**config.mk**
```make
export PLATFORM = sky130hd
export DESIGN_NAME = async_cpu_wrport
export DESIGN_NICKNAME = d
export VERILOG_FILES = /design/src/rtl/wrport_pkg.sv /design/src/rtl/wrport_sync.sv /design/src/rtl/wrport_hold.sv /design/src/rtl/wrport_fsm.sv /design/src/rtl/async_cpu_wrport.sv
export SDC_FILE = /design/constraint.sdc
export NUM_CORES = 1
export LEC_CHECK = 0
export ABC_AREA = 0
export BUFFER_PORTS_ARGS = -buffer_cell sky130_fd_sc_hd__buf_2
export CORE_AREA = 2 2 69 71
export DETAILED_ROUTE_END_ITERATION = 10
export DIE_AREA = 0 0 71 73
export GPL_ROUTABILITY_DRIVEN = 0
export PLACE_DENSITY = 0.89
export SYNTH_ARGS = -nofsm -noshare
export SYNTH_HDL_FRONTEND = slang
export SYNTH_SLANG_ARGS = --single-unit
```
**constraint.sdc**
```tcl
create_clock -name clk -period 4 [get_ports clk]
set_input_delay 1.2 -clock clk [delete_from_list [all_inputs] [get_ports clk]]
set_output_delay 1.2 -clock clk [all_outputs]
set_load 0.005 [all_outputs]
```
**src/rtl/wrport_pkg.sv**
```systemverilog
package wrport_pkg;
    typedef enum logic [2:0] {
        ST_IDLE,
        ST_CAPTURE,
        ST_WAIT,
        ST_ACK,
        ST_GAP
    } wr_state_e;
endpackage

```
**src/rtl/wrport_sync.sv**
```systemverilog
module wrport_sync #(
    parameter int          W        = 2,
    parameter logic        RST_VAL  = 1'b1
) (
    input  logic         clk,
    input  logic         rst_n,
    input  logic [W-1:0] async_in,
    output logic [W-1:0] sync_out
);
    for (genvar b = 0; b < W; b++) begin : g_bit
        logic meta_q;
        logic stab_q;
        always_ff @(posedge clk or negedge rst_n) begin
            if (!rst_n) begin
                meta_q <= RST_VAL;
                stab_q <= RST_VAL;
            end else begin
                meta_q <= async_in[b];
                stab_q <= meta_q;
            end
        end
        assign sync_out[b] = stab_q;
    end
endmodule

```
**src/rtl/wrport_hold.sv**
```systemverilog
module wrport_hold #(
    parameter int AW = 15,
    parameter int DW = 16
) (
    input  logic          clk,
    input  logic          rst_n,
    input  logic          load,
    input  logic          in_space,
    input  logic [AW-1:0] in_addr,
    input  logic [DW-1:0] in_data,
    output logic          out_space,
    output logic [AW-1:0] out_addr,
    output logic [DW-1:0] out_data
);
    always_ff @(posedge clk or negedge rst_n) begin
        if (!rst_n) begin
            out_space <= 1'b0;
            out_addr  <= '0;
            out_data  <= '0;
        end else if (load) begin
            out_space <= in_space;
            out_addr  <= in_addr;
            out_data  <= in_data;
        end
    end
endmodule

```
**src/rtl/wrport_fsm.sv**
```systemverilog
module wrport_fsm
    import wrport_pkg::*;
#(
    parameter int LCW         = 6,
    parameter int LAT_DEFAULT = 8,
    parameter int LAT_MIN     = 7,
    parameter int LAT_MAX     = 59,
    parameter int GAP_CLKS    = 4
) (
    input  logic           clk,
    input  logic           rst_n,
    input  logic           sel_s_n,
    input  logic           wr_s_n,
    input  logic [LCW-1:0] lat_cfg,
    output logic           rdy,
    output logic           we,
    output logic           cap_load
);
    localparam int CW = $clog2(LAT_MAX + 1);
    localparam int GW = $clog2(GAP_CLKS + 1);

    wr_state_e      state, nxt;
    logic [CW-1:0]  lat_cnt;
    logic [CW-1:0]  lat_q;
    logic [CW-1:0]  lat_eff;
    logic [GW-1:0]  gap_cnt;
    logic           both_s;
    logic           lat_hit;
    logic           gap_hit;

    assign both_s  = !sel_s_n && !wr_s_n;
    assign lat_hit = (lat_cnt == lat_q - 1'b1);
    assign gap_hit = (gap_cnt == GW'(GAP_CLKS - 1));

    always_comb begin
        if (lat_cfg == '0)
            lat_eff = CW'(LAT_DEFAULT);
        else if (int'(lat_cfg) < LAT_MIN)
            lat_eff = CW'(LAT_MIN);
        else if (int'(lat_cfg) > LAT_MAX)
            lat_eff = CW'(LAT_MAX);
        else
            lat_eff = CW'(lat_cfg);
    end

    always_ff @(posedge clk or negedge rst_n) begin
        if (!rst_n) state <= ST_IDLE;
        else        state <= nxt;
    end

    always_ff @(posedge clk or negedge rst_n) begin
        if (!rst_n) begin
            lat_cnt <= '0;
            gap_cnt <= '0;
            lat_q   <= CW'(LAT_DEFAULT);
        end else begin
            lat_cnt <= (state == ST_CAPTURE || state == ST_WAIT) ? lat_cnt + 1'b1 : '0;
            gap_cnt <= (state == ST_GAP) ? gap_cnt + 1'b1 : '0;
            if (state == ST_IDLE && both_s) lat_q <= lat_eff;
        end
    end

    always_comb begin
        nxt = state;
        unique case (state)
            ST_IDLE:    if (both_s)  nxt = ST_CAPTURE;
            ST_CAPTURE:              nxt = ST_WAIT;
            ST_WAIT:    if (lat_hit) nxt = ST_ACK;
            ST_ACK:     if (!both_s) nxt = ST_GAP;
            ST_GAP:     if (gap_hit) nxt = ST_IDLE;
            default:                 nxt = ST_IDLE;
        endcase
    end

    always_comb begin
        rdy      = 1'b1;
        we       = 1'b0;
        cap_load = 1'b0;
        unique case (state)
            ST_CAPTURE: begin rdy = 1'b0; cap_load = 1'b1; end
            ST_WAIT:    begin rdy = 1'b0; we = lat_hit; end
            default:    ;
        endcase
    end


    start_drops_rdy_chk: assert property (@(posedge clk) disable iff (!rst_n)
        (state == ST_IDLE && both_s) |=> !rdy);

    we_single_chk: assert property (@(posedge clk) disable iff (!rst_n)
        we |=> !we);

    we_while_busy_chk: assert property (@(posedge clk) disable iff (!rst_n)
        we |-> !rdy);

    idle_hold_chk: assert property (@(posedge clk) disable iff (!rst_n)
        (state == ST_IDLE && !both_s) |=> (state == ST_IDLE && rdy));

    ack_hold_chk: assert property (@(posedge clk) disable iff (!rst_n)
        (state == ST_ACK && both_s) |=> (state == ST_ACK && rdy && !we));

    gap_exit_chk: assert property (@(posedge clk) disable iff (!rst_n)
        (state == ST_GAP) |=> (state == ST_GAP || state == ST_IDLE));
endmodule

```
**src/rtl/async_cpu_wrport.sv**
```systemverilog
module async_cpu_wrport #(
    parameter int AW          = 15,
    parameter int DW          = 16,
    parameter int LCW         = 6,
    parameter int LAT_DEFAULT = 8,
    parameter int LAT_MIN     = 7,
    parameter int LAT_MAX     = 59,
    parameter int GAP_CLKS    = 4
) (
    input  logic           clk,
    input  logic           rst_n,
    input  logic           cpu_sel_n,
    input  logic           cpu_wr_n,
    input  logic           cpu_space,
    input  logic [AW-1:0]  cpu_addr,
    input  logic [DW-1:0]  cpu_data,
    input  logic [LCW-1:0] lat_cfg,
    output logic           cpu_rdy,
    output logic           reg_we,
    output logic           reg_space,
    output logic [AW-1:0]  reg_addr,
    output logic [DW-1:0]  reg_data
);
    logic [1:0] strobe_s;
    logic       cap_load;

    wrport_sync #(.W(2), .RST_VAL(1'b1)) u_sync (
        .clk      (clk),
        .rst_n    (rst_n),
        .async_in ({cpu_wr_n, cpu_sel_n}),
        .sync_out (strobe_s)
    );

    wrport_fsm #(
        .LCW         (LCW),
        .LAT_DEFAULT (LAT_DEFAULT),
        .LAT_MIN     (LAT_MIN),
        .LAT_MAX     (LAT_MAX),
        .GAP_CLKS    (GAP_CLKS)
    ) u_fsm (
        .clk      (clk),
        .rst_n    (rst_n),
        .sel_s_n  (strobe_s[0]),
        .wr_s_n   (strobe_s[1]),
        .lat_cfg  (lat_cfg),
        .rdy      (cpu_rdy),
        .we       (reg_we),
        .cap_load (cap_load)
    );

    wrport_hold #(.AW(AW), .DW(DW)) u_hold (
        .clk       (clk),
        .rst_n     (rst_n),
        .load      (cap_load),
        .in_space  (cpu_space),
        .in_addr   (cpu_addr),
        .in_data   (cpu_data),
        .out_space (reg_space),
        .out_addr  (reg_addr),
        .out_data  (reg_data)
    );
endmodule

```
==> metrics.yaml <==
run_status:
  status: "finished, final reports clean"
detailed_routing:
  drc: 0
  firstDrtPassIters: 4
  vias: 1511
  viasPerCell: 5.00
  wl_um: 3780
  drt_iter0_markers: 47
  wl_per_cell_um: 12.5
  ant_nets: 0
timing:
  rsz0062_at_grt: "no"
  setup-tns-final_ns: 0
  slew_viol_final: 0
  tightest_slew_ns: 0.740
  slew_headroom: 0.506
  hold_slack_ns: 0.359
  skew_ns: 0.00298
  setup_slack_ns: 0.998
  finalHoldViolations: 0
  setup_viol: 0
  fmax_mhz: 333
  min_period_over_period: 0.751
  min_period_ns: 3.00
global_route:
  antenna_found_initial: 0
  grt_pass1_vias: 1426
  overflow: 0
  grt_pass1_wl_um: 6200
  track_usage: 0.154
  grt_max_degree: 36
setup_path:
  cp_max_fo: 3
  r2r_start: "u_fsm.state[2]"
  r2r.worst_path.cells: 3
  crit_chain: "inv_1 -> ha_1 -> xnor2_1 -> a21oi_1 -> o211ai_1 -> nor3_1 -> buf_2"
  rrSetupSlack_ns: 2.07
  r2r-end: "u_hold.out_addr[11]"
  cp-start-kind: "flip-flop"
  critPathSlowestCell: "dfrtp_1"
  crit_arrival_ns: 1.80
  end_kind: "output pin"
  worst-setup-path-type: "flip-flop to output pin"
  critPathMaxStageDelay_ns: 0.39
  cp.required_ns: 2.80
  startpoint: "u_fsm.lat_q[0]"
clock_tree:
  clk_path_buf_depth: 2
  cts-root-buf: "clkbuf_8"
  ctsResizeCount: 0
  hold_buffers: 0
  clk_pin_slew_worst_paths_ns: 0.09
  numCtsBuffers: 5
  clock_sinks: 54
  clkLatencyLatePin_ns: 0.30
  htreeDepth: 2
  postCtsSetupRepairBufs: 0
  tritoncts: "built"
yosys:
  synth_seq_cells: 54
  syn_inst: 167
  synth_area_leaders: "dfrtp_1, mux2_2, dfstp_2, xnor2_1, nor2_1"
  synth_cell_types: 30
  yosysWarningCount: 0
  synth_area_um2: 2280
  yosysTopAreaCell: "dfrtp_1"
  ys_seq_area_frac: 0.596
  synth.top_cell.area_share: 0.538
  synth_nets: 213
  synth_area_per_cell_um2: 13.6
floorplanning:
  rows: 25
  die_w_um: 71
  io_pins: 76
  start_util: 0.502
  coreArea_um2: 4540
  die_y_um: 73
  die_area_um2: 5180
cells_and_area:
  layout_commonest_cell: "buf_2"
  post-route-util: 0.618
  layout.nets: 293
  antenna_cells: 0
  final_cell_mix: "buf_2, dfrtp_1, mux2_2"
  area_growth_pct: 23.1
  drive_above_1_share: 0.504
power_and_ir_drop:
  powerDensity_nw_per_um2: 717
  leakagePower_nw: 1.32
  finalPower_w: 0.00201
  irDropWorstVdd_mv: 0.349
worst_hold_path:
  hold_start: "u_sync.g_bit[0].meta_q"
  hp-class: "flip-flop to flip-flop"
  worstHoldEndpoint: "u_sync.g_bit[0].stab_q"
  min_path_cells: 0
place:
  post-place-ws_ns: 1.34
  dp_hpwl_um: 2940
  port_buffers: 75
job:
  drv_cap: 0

* * *

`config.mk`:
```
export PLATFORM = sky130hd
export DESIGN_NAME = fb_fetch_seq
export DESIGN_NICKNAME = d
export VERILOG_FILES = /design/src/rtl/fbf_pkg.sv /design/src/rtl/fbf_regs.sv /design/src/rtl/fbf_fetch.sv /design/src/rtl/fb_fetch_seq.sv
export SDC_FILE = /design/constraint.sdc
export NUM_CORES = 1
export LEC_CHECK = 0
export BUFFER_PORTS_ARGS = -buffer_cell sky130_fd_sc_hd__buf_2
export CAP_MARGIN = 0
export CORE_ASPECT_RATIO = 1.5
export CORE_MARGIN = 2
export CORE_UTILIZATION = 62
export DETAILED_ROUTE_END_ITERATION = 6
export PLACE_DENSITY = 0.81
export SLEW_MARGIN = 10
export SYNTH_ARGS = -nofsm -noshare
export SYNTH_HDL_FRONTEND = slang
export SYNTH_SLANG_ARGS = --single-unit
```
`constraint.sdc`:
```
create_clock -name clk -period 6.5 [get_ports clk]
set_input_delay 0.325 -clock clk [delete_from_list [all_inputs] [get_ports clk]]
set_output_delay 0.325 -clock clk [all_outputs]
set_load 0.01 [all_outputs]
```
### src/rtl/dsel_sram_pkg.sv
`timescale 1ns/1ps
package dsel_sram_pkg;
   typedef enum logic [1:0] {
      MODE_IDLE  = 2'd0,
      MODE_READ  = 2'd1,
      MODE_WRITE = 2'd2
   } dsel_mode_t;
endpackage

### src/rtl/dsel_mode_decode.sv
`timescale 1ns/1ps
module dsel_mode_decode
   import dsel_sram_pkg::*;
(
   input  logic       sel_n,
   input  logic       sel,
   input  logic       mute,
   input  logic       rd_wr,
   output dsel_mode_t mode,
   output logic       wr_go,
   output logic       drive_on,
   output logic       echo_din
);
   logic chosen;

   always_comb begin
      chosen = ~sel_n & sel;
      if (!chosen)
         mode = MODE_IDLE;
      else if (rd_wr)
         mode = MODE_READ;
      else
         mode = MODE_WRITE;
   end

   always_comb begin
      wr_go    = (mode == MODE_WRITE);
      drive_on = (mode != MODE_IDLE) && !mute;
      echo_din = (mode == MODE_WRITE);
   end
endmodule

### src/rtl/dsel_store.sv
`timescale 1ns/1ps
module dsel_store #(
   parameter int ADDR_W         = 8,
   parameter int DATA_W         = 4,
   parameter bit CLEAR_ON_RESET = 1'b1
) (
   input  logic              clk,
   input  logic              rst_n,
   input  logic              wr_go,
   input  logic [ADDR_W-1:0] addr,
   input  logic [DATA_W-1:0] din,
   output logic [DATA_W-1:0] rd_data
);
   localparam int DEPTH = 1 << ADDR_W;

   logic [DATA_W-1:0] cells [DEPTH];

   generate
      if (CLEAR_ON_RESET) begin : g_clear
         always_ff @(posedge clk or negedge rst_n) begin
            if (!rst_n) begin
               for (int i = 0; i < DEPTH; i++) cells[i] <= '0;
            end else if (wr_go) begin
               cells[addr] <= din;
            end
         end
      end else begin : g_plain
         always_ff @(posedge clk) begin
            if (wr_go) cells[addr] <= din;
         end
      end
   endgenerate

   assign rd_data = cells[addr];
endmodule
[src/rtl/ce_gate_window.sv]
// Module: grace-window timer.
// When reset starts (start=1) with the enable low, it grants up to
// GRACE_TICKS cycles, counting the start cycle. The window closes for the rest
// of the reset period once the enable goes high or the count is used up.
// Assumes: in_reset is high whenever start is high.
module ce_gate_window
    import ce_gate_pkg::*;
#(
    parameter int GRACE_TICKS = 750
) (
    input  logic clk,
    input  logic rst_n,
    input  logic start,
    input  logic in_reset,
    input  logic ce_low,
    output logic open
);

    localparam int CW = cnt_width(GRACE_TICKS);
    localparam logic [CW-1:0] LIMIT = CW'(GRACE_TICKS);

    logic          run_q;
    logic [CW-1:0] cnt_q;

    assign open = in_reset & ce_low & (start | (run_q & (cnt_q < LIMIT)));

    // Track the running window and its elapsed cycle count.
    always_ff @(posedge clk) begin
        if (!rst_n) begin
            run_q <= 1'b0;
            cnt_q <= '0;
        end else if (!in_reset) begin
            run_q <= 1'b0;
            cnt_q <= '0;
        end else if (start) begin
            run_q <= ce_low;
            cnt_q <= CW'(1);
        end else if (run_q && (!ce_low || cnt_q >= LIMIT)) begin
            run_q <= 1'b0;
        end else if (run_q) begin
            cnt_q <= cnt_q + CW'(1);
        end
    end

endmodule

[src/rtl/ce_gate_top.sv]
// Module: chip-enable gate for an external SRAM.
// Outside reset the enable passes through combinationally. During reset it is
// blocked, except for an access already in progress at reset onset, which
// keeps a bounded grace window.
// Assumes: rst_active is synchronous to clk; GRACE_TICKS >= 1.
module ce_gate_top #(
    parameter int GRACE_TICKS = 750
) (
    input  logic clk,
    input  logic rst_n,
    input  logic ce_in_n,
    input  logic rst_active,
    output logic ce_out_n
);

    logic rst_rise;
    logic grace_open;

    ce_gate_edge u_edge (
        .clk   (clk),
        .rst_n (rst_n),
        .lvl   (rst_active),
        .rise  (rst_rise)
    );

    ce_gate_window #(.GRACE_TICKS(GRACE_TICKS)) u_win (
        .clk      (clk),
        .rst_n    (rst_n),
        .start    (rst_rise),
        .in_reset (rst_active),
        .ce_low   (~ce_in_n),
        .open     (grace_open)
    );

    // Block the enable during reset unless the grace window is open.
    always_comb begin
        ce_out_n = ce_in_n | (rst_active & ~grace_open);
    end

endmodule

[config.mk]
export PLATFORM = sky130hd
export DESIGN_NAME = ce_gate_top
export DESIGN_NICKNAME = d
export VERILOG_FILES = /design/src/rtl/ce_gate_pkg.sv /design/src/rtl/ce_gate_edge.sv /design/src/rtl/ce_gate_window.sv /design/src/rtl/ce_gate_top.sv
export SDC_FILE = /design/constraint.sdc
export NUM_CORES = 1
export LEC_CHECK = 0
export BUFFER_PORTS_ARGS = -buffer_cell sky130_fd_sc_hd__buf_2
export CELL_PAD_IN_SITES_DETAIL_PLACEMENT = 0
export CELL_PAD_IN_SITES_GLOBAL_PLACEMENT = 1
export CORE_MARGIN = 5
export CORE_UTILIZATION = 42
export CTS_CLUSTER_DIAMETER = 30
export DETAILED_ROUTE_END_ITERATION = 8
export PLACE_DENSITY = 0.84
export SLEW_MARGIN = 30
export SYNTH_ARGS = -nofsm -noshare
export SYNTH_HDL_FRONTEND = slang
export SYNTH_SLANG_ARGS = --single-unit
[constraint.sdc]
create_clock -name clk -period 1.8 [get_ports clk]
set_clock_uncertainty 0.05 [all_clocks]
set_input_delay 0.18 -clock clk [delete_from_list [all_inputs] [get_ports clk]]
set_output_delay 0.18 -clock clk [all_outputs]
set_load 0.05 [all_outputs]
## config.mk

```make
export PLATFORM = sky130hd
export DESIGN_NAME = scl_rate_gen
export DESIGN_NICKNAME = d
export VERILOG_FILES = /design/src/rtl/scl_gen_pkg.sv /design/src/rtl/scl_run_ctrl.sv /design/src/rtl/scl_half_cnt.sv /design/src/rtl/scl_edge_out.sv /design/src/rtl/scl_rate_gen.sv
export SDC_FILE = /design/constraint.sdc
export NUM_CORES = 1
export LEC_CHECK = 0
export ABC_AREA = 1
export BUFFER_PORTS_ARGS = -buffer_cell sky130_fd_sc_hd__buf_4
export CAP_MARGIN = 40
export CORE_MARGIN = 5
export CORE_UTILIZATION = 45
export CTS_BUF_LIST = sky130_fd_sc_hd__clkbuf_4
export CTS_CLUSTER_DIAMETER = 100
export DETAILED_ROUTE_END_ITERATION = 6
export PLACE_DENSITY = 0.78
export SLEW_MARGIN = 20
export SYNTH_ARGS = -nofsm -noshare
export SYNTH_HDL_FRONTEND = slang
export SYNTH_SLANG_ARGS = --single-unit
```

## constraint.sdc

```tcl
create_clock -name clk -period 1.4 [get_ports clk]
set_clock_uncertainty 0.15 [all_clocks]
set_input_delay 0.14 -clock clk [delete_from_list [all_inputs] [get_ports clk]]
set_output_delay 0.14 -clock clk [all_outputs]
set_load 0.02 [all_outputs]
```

#### ASSIGNED TASK:
Go over the data above and copy every line that has the word "config" in it.

#### TASK RESULT:
**config.mk**
`config.mk`:
[config.mk]
## config.mk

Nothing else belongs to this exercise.